* MATERIAL FOR THIS TASK
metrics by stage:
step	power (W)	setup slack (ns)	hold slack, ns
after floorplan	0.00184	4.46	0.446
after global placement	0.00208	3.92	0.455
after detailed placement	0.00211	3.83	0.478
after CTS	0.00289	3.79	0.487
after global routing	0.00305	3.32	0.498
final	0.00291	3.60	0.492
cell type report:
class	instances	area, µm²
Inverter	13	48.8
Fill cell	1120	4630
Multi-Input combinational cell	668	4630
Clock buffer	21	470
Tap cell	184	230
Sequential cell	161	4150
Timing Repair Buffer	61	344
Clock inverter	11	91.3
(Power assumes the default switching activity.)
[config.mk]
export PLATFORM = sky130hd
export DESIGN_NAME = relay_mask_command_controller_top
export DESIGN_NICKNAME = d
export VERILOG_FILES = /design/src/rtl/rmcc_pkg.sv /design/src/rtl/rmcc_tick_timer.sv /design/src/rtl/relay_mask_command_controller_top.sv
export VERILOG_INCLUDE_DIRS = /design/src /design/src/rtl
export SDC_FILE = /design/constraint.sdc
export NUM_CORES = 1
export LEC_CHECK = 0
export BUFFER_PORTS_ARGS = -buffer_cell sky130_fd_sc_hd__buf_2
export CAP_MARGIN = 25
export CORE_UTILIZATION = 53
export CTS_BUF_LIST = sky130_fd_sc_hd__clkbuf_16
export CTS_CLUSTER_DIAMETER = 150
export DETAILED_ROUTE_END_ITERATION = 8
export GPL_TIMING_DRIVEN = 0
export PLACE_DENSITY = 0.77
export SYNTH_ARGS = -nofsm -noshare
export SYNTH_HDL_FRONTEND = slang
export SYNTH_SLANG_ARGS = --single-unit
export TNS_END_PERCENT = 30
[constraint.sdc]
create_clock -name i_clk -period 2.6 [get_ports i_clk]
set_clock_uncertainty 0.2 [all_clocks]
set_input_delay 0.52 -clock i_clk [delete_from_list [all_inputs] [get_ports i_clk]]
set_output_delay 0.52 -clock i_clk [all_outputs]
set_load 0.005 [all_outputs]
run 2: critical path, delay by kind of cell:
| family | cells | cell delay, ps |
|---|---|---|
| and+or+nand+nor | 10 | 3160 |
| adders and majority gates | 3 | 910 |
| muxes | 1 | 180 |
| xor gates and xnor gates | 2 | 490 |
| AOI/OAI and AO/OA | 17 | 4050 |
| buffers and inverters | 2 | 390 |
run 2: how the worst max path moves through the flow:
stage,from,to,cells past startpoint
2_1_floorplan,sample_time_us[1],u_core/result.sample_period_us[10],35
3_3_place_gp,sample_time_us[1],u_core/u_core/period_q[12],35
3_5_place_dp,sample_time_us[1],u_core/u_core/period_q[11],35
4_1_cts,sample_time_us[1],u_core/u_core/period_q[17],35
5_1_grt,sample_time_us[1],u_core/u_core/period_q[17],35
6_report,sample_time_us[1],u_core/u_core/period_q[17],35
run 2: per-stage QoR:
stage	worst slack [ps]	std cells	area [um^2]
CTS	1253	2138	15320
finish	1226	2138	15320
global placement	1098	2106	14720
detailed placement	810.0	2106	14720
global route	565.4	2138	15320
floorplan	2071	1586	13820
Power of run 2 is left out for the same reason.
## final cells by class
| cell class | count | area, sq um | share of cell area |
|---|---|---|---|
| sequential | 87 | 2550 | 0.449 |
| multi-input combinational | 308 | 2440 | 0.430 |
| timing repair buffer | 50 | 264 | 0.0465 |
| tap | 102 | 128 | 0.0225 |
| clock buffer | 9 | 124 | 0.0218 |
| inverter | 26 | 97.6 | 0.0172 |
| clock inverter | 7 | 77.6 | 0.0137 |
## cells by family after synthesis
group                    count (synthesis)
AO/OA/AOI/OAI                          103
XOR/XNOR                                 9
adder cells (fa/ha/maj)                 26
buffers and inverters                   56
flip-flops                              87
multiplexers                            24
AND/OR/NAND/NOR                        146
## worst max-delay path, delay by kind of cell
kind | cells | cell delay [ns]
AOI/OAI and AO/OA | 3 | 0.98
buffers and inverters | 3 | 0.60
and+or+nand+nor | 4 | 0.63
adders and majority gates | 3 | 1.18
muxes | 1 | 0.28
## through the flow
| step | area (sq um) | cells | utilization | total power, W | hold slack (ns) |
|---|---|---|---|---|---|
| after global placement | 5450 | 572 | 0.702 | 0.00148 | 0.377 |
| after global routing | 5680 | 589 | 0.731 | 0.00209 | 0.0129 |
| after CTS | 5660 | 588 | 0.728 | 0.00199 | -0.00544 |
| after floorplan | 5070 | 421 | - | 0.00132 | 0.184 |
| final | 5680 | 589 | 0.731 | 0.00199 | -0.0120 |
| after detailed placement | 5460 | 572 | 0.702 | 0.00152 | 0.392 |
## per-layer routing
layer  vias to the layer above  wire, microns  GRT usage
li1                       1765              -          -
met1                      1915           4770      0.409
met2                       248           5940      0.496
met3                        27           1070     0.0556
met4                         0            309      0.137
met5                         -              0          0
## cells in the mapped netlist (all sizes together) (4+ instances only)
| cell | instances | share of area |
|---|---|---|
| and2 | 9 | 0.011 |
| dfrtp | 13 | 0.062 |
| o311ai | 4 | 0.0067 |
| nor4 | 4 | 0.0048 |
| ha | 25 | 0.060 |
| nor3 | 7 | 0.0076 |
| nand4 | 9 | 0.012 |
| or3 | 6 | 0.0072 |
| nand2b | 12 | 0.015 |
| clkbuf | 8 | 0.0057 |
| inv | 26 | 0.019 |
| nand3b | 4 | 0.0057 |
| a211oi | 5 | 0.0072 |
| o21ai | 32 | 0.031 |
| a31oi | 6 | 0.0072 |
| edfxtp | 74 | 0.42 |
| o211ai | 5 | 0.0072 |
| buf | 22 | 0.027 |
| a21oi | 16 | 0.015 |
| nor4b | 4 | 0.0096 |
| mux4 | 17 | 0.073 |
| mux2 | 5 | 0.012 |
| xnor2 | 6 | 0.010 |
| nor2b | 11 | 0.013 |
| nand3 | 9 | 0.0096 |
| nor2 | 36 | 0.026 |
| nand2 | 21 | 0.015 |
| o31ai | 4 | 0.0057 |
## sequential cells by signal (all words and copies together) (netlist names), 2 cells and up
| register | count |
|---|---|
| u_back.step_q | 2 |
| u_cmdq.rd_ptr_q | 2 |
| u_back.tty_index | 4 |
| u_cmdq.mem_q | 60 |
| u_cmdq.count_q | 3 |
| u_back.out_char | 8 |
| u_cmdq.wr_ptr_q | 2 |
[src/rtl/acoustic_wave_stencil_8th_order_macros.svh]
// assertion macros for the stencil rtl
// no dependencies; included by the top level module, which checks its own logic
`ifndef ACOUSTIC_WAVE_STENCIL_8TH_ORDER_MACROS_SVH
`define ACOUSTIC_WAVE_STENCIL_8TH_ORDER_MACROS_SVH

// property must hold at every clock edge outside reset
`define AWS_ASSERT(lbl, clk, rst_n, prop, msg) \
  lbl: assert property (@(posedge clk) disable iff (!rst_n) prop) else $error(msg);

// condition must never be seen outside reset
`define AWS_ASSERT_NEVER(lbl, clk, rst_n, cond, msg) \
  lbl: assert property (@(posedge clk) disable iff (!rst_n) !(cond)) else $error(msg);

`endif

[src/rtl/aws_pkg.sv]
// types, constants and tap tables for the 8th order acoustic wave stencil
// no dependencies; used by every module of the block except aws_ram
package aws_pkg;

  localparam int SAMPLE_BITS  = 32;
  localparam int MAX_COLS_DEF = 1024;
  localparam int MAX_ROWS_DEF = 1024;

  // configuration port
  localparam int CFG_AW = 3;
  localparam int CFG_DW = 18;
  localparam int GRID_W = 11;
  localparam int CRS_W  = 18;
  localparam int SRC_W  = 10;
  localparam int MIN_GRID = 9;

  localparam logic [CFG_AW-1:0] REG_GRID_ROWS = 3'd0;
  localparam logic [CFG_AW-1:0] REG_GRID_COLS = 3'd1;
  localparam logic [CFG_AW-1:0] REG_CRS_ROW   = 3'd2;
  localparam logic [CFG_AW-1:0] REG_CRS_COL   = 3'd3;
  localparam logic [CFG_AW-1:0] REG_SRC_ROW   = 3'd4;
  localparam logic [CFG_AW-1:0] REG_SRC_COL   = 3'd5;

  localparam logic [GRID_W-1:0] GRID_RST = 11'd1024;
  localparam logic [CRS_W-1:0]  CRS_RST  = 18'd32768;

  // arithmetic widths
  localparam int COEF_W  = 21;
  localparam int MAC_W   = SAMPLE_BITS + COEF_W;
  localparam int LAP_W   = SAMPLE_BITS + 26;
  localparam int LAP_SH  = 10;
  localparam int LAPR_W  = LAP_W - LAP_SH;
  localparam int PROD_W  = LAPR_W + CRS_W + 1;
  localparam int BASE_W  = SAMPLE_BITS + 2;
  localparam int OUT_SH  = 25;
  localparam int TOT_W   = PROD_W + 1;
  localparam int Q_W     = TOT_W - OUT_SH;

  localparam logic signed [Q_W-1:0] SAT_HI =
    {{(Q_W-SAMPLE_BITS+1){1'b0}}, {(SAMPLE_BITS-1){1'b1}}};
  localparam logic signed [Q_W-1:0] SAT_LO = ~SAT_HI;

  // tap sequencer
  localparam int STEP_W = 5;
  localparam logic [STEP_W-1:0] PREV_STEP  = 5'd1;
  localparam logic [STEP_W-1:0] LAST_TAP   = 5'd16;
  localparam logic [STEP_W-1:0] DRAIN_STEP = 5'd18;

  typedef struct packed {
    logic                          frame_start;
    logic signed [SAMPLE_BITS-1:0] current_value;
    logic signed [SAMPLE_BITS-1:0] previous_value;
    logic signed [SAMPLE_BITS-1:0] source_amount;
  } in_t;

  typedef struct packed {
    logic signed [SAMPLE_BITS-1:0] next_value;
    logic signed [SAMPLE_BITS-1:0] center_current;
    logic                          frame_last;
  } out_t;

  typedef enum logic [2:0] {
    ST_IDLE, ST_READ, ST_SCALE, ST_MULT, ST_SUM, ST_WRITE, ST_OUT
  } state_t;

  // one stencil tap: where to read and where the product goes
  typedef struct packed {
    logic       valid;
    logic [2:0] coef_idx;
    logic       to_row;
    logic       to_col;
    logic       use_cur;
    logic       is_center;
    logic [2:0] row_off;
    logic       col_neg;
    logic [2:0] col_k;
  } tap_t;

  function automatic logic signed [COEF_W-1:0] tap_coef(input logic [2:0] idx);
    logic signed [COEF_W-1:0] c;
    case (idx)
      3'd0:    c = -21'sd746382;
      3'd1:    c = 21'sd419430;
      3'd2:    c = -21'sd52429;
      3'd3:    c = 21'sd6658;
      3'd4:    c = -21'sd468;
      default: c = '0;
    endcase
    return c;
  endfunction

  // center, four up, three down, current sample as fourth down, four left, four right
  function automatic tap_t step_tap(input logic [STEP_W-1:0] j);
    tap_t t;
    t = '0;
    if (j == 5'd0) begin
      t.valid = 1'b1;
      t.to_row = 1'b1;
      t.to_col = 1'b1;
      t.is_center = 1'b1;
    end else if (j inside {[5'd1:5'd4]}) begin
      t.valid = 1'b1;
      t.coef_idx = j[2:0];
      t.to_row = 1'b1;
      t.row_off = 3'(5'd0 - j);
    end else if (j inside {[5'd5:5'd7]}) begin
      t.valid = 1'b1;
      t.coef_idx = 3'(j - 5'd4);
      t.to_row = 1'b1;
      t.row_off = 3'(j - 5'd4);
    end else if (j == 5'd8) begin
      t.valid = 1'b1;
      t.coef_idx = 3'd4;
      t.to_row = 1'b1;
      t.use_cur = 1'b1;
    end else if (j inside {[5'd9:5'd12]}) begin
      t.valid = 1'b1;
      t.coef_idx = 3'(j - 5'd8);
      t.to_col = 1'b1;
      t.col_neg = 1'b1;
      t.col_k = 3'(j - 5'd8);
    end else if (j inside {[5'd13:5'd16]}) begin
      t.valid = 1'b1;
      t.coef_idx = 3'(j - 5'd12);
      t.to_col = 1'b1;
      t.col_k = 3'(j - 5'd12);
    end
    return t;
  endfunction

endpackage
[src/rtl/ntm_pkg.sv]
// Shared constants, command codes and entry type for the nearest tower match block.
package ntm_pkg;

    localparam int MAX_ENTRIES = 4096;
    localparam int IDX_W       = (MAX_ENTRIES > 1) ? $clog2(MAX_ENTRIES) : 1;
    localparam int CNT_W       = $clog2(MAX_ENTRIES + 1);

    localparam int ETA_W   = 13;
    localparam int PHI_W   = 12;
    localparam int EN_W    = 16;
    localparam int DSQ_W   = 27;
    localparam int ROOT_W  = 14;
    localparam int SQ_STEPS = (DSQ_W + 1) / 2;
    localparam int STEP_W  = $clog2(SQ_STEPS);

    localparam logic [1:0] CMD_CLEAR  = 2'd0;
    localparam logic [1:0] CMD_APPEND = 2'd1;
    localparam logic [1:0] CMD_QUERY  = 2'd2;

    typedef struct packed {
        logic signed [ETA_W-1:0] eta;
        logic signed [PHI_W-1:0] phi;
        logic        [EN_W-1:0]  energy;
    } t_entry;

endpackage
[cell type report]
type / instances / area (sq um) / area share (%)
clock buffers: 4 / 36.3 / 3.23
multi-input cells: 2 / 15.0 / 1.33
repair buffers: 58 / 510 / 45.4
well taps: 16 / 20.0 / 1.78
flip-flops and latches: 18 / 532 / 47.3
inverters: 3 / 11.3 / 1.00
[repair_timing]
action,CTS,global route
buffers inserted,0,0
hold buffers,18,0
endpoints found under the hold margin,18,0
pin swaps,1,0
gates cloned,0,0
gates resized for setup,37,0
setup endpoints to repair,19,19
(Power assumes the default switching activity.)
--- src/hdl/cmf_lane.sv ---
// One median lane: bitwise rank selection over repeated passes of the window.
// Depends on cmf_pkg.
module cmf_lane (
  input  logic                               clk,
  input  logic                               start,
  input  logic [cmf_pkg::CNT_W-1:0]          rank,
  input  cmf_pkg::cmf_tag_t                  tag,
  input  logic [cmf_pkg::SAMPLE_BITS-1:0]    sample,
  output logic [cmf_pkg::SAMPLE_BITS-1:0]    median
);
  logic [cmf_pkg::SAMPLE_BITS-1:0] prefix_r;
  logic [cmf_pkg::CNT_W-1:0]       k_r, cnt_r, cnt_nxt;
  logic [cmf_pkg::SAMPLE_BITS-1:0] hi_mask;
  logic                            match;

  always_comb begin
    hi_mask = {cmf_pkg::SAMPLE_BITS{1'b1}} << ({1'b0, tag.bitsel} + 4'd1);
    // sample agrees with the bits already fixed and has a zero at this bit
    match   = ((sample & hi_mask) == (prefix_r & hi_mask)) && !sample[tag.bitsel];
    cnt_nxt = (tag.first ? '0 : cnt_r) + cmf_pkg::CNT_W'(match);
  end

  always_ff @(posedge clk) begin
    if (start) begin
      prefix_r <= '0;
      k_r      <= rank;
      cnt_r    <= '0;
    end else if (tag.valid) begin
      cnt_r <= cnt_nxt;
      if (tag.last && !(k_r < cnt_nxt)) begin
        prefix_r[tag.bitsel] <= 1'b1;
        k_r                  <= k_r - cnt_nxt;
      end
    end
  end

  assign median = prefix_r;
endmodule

* WHAT YOU HAVE TO DO
Give again, word for word, every line of the listing above from the one with "type / instances" to the one with "setup endpoints to repair,19,19", both inclusive, and nothing beyond them.

* RESPONSE
type / instances / area (sq um) / area share (%)
clock buffers: 4 / 36.3 / 3.23
multi-input cells: 2 / 15.0 / 1.33
repair buffers: 58 / 510 / 45.4
well taps: 16 / 20.0 / 1.78
flip-flops and latches: 18 / 532 / 47.3
inverters: 3 / 11.3 / 1.00
[repair_timing]
action,CTS,global route
buffers inserted,0,0
hold buffers,18,0
endpoints found under the hold margin,18,0
pin swaps,1,0
gates cloned,0,0
gates resized for setup,37,0
setup endpoints to repair,19,19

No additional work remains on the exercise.